# TRY IT
Below are some records; copy each line in them that contains "every".

# Collected data entries
· · ·

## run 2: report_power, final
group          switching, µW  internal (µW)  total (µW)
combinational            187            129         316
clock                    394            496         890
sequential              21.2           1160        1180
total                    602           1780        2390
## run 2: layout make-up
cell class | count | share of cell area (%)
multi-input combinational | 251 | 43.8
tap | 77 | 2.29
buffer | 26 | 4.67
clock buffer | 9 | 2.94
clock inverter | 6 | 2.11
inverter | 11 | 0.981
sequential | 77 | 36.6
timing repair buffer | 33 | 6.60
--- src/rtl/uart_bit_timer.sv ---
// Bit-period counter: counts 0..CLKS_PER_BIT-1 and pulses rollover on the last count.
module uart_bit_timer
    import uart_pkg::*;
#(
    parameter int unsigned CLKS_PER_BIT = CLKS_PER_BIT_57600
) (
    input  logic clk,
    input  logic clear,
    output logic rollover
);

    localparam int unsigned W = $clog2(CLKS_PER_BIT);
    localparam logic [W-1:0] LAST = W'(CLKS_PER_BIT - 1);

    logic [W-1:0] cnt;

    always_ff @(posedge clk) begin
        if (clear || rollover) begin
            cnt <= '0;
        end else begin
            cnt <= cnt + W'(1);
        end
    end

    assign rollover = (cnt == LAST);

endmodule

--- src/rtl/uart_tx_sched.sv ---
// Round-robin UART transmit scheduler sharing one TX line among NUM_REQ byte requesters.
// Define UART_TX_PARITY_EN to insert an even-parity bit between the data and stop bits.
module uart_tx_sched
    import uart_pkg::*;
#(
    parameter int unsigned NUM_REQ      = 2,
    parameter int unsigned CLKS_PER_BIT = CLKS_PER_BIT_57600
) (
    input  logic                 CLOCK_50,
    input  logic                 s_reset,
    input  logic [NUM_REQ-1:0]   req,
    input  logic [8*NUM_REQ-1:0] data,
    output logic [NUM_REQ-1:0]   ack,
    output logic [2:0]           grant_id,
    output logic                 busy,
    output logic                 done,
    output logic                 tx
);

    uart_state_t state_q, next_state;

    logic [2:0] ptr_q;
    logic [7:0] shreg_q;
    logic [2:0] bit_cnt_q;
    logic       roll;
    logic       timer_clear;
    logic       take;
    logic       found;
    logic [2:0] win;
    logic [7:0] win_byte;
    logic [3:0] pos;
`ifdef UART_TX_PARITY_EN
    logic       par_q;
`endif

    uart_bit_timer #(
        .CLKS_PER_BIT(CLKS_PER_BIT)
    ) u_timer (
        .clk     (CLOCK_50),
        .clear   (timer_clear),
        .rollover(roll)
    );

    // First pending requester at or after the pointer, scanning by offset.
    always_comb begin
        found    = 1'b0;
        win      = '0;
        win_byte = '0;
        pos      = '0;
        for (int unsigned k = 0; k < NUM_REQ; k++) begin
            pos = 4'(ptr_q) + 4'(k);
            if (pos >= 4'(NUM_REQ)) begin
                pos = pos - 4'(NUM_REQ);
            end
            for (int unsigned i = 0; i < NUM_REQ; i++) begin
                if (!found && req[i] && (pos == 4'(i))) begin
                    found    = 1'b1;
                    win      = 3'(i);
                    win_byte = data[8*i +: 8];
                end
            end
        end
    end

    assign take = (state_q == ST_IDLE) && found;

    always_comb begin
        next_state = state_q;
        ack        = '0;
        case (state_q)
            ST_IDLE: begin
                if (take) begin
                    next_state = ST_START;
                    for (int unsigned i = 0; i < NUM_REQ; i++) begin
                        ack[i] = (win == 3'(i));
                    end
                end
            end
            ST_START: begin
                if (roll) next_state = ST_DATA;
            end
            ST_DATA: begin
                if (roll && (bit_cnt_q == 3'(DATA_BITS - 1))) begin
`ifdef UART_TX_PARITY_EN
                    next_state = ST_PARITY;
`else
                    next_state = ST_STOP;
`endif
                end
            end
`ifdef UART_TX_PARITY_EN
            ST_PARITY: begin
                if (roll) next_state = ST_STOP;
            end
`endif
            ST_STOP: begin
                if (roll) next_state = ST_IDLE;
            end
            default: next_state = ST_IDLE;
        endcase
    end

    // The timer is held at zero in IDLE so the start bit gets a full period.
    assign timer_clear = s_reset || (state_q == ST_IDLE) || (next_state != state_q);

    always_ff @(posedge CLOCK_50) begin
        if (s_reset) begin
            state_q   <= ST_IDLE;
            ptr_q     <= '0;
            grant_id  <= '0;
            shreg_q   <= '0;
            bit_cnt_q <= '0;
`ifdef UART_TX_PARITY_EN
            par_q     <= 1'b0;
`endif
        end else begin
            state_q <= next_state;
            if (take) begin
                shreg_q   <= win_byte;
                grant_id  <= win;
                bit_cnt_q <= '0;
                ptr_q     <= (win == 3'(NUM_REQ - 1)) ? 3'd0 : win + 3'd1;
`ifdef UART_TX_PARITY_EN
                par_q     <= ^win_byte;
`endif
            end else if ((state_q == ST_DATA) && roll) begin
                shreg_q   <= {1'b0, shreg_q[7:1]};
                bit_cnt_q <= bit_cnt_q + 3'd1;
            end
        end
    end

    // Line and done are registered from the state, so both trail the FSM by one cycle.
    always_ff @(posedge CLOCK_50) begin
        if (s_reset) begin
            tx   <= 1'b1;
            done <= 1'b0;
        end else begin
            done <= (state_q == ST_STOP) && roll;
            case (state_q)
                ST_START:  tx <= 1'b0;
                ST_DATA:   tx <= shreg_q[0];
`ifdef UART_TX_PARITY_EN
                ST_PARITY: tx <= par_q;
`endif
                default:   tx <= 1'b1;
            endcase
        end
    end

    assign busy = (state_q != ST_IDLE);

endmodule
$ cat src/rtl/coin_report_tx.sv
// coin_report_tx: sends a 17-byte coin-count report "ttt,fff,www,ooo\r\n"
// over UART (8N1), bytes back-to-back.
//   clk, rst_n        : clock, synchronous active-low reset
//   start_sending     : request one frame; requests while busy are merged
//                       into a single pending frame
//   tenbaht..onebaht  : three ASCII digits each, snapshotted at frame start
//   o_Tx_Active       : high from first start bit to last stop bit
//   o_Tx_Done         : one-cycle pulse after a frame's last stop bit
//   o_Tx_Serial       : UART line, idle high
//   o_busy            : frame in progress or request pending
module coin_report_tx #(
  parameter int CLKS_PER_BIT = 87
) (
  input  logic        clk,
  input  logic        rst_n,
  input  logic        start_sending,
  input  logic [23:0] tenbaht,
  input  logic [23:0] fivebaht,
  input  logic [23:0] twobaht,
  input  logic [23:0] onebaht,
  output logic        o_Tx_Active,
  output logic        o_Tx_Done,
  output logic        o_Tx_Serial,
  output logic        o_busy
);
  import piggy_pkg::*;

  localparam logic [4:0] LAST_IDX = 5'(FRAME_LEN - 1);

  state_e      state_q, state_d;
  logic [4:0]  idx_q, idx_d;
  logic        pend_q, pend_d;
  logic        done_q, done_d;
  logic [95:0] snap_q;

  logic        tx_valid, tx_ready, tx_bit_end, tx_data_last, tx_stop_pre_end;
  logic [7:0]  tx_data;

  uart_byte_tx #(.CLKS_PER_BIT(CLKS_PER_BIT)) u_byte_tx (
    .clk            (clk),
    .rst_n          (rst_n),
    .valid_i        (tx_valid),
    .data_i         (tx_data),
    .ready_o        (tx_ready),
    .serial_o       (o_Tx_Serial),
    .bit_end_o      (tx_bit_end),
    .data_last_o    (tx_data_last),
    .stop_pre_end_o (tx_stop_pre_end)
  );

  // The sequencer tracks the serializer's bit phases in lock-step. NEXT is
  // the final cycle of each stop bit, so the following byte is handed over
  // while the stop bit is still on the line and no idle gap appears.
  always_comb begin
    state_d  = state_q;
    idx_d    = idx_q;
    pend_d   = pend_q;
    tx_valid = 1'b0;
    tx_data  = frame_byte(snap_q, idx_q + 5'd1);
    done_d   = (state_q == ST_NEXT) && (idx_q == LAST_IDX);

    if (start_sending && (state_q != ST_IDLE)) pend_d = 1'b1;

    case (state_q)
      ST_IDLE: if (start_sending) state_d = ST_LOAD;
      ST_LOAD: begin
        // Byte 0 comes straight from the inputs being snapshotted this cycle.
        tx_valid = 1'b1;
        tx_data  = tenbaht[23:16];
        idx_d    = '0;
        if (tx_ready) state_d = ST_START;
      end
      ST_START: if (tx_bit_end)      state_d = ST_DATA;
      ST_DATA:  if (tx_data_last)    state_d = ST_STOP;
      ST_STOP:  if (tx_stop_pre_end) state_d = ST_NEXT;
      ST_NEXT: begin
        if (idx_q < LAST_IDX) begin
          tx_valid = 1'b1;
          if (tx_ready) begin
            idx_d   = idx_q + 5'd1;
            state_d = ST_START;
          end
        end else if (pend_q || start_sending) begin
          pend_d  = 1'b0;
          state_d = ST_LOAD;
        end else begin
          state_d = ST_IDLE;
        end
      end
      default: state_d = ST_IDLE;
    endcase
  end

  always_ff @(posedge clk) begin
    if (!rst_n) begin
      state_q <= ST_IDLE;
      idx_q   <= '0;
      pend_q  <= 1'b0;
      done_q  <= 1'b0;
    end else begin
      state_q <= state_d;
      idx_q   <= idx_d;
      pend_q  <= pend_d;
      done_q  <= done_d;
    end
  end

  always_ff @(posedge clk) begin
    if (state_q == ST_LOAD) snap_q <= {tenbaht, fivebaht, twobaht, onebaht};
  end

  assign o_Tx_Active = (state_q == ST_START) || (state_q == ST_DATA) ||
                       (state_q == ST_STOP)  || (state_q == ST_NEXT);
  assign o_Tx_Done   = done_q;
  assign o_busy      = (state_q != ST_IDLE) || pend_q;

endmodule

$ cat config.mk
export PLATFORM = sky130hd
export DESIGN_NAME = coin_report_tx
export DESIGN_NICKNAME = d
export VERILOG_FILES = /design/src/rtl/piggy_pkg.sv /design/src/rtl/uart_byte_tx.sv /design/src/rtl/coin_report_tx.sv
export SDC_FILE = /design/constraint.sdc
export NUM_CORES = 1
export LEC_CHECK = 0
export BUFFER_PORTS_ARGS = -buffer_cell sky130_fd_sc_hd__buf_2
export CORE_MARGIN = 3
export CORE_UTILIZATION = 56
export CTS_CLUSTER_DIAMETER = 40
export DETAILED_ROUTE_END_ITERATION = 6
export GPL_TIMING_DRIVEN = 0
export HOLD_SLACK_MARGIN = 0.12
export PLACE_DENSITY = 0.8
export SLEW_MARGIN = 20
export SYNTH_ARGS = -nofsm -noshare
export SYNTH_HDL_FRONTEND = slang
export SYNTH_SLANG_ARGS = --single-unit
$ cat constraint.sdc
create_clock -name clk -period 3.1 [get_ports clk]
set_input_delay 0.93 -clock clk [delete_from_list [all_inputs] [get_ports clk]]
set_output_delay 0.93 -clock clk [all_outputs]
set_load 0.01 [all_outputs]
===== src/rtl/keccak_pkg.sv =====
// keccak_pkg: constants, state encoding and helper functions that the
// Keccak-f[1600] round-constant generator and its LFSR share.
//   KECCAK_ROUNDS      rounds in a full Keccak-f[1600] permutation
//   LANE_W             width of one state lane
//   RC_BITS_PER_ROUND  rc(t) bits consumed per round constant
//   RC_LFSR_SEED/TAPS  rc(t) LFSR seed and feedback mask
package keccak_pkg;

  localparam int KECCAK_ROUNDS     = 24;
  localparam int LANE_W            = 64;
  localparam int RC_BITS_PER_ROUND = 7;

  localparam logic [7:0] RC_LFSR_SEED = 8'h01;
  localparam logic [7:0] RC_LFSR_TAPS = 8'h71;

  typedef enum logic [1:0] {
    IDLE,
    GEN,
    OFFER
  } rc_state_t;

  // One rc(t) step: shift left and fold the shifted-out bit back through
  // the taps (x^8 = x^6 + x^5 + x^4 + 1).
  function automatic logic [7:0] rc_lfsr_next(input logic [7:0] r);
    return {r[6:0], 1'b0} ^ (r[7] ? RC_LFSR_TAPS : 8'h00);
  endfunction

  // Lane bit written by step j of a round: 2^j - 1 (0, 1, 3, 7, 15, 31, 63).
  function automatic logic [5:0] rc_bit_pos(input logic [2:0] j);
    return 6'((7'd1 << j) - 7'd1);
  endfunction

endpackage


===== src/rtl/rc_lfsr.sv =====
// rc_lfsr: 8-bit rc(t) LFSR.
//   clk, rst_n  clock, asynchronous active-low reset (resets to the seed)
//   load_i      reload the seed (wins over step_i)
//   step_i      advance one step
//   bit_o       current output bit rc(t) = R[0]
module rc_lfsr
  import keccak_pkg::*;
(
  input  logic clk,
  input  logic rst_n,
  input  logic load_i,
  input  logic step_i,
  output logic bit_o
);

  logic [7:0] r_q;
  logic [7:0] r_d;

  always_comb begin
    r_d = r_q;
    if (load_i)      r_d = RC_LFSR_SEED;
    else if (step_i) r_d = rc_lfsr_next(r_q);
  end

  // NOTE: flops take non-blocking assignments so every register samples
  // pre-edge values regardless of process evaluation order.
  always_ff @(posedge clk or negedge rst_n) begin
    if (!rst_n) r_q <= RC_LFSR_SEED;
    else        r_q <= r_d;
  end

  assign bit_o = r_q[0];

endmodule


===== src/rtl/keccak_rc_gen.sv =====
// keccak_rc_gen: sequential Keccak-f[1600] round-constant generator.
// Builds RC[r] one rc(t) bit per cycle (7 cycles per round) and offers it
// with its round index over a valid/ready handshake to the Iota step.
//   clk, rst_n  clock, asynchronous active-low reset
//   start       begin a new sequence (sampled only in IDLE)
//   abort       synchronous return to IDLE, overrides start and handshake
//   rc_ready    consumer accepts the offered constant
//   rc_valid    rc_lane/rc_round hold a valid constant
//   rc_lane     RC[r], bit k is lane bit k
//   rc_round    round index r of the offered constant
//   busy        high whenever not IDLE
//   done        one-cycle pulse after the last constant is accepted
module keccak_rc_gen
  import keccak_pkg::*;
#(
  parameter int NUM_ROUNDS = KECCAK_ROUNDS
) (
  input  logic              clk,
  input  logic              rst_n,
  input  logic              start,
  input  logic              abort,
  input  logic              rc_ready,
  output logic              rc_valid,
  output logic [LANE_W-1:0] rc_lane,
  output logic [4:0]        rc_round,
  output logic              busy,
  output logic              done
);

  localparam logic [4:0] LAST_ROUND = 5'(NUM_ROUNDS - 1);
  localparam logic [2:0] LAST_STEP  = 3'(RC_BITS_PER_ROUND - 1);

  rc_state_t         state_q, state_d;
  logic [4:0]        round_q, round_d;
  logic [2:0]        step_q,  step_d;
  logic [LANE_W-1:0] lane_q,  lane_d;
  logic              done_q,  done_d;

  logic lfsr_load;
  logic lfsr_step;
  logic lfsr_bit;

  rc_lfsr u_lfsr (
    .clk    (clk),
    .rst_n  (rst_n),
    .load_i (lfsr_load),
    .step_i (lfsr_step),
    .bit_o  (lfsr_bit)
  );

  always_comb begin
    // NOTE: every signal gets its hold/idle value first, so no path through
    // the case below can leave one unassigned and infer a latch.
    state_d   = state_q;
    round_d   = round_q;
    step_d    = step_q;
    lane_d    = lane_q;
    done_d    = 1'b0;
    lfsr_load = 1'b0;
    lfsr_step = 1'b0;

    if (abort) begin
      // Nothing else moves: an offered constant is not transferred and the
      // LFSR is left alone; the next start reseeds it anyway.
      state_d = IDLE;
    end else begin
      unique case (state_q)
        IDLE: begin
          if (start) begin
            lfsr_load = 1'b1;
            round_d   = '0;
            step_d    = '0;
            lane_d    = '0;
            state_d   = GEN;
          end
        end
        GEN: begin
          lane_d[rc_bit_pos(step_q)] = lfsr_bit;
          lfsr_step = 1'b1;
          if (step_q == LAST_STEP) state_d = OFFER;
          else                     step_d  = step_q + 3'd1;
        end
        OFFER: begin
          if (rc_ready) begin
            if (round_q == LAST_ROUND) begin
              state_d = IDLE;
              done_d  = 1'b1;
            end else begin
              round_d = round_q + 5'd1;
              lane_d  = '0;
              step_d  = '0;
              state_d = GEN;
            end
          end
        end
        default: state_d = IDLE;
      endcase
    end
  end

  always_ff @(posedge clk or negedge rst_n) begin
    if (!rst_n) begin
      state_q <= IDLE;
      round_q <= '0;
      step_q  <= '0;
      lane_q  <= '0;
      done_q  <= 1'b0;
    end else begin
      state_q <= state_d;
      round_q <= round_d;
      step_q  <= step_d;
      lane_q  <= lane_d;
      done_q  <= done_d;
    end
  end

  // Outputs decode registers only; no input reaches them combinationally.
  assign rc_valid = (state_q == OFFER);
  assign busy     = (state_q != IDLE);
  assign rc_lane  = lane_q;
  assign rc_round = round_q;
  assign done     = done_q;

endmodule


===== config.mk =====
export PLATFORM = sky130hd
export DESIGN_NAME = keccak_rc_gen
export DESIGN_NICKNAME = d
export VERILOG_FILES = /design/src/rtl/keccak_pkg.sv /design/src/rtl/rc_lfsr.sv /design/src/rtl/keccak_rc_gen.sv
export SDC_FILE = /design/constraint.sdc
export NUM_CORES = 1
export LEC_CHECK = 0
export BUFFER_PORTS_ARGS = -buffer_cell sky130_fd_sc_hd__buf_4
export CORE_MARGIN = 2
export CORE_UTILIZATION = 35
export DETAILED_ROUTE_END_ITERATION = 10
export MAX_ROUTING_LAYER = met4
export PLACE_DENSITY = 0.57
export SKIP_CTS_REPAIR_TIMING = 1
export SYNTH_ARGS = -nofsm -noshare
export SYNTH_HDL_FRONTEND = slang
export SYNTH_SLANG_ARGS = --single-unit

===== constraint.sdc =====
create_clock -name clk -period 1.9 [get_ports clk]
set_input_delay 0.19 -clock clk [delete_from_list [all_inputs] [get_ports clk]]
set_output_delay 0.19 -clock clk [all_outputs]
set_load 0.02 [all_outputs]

· · ·

# RESPONSE TO THIS TASK
  // NOTE: flops take non-blocking assignments so every register samples
    // NOTE: every signal gets its hold/idle value first, so no path through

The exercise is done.